##### Given records

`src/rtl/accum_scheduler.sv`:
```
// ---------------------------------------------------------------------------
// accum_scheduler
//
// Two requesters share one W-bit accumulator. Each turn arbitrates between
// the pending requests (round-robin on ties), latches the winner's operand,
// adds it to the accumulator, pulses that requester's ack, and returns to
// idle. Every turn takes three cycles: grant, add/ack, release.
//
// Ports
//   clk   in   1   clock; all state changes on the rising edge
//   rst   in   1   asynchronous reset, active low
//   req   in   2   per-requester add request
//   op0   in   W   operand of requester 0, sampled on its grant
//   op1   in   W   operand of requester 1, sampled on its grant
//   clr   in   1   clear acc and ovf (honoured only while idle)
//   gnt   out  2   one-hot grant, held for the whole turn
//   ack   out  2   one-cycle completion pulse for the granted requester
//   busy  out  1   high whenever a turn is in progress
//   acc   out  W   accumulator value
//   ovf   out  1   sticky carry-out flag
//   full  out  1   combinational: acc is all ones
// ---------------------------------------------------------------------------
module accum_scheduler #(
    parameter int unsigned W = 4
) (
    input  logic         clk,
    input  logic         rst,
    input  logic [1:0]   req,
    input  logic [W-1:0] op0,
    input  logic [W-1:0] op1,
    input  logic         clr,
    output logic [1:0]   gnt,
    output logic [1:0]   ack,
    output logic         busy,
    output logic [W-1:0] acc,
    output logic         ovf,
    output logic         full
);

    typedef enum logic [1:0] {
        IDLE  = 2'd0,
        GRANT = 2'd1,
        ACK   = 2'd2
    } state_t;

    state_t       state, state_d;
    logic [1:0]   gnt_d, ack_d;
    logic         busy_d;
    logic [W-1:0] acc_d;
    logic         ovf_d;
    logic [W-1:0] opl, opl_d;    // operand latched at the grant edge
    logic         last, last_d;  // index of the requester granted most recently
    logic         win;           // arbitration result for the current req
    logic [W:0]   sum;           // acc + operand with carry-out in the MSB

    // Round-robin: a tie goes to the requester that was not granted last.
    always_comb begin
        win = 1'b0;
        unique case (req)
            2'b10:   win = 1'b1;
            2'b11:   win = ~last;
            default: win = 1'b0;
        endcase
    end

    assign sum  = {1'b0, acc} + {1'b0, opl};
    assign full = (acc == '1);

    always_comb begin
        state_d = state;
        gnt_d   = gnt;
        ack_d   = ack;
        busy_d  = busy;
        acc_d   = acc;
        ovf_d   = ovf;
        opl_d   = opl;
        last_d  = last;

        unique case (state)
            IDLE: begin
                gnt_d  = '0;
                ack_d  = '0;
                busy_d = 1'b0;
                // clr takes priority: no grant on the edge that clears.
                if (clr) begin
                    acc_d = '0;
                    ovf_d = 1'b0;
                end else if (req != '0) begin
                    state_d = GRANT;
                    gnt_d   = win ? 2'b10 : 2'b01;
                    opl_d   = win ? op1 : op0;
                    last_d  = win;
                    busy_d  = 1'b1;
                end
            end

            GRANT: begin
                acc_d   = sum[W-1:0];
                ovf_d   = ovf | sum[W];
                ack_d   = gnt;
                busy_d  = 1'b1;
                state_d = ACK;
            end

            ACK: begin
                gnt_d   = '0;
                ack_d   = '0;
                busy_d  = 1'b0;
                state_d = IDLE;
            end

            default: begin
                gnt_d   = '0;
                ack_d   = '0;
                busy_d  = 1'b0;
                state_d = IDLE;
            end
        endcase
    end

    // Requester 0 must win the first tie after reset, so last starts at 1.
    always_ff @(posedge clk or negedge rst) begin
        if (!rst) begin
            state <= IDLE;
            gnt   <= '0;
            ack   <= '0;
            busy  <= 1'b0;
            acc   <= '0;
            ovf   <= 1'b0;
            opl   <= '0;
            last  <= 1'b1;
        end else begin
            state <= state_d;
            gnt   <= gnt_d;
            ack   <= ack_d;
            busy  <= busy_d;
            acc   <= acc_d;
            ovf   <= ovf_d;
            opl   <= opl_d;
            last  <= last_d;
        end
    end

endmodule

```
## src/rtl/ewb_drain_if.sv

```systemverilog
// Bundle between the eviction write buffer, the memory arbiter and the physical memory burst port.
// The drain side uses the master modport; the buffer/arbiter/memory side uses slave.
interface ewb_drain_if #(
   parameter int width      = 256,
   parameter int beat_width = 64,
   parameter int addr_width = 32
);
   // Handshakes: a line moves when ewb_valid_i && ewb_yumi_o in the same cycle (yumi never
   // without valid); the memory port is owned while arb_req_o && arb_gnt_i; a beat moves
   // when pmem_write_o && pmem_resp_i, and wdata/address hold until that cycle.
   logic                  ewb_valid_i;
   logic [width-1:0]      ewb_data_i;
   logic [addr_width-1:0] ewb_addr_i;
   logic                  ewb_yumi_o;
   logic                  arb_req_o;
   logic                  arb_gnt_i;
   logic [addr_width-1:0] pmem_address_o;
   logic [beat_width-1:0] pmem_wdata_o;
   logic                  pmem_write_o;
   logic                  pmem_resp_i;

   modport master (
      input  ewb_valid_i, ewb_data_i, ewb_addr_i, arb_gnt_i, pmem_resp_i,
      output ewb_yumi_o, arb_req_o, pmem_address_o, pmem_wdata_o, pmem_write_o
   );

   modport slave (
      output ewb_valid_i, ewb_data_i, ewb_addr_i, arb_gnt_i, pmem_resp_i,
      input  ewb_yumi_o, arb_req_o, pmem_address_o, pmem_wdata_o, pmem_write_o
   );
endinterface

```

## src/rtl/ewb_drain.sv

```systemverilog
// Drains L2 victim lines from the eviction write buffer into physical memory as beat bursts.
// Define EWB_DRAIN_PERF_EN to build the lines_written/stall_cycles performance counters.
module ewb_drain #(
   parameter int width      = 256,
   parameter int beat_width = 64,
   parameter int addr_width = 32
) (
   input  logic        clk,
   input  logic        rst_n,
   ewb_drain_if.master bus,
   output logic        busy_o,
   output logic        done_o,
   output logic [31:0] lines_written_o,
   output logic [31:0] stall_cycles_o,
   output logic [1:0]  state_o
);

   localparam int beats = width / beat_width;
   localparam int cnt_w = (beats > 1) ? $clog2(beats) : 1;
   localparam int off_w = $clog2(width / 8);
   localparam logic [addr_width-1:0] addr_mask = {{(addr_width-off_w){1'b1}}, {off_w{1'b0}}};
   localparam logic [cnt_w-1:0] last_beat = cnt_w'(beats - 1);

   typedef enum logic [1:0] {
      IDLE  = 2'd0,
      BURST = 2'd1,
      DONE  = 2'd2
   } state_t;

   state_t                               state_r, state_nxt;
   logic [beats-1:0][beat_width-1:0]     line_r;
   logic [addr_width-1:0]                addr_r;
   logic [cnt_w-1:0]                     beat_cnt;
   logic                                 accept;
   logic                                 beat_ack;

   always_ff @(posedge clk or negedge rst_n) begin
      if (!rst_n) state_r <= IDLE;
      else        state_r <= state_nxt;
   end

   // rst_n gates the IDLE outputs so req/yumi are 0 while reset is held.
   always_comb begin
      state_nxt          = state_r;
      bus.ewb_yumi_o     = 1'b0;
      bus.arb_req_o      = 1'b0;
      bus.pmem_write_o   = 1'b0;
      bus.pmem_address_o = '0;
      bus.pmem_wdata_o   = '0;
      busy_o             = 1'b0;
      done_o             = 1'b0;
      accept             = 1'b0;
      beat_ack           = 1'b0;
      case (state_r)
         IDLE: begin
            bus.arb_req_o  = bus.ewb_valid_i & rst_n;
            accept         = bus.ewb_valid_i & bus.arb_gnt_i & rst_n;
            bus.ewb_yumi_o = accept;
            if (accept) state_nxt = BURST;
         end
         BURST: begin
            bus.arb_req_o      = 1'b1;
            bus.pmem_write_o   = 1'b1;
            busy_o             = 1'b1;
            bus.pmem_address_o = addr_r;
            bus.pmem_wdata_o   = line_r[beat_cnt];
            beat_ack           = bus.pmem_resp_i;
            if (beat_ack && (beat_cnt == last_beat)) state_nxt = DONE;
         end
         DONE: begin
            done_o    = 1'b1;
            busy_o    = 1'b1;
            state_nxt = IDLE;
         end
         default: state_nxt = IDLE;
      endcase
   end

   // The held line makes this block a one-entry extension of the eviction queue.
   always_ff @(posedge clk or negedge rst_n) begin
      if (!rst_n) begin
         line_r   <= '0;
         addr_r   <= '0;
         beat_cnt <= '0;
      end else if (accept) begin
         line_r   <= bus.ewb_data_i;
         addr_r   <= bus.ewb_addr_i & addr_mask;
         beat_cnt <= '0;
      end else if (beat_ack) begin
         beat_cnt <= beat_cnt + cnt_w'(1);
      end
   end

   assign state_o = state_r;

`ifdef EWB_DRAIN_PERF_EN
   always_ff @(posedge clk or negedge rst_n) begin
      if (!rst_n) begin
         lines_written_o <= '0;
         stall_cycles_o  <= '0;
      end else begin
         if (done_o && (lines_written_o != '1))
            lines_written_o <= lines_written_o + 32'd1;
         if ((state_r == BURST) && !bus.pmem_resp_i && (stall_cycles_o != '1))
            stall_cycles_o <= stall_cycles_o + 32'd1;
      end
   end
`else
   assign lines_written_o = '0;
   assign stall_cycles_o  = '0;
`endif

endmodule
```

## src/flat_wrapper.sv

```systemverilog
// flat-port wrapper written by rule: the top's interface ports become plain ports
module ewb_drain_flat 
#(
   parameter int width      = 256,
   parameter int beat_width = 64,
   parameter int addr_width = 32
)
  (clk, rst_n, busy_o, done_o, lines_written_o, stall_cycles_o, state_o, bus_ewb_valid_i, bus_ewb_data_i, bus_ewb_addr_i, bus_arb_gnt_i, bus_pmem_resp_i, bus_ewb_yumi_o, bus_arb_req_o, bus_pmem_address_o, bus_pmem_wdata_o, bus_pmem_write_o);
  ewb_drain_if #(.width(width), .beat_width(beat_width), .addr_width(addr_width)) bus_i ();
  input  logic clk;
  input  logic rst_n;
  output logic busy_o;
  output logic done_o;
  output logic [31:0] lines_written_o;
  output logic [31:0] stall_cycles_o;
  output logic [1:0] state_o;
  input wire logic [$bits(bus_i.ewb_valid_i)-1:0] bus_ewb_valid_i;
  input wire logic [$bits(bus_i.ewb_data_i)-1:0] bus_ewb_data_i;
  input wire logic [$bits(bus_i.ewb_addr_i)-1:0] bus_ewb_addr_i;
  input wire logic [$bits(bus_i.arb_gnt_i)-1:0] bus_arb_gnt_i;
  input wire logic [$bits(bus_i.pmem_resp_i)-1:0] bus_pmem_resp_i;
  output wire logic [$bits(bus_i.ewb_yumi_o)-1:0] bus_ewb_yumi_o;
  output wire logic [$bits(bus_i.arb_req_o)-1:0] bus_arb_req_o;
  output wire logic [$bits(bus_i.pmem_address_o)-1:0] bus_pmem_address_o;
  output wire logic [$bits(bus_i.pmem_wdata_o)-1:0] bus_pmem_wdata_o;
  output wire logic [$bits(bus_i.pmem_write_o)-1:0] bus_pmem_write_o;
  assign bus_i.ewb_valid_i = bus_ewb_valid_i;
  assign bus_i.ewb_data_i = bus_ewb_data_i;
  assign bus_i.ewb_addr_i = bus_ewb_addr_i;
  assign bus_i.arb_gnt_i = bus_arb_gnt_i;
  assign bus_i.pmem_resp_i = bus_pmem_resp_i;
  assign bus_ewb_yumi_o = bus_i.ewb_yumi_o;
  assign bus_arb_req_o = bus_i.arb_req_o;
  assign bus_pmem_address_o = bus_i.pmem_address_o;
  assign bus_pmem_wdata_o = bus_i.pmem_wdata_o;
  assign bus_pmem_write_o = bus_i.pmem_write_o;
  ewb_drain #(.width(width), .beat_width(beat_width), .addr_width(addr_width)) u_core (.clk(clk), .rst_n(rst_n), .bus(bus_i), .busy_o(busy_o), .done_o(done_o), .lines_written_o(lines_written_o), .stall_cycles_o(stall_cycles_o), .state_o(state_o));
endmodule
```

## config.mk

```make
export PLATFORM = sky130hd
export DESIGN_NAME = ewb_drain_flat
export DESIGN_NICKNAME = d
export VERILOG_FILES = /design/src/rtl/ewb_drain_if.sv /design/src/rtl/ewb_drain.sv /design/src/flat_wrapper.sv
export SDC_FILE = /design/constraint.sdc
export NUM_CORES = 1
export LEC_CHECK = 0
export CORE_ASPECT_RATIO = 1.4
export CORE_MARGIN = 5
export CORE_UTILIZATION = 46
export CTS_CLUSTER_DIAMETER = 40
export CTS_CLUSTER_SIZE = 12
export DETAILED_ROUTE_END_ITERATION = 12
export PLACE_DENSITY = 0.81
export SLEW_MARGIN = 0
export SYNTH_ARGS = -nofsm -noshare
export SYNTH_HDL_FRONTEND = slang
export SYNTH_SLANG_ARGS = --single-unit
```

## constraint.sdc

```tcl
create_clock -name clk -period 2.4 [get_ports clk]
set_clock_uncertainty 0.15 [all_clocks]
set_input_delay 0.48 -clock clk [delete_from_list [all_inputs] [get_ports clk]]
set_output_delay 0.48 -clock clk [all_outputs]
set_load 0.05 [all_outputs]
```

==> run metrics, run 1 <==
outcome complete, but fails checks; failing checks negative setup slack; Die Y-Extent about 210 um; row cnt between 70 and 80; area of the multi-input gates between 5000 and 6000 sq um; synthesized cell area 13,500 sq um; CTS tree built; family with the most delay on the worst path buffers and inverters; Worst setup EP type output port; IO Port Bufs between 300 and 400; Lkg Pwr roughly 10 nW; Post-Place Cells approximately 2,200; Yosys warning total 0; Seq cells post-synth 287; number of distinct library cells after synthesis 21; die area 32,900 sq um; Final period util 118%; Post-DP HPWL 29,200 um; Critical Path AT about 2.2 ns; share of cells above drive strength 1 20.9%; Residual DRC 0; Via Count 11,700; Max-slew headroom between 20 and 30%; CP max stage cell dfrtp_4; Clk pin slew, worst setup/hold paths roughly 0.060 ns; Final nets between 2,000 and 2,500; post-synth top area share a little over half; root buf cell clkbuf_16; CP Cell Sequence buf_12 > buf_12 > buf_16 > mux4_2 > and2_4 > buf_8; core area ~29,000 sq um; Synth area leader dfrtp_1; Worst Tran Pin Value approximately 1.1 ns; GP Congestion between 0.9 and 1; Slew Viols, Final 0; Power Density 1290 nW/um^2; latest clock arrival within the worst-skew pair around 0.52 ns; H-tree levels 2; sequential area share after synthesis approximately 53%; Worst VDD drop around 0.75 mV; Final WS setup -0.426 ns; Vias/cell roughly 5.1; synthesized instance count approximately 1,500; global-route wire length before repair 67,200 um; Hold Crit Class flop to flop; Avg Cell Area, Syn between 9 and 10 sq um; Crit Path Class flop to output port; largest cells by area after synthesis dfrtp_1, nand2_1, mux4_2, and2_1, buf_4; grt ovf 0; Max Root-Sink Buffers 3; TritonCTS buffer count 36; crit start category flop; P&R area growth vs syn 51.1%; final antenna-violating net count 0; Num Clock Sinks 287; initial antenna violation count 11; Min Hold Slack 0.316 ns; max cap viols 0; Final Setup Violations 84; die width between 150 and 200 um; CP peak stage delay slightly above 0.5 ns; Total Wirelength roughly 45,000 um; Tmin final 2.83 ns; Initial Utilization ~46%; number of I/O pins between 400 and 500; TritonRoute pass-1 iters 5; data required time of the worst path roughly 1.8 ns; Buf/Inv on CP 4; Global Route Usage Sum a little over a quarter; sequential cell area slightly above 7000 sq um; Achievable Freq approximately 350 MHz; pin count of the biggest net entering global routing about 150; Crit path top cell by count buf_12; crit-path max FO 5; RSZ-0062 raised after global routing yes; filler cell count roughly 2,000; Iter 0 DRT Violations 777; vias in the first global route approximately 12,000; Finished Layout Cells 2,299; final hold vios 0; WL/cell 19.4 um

##########

> [Your instructions]
Could you find every line in the records above that contains the word "memory" and copy it?

> [Written solution]
// Bundle between the eviction write buffer, the memory arbiter and the physical memory burst port.
// The drain side uses the master modport; the buffer/arbiter/memory side uses slave.
   // without valid); the memory port is owned while arb_req_o && arb_gnt_i; a beat moves
// Drains L2 victim lines from the eviction write buffer into physical memory as beat bursts.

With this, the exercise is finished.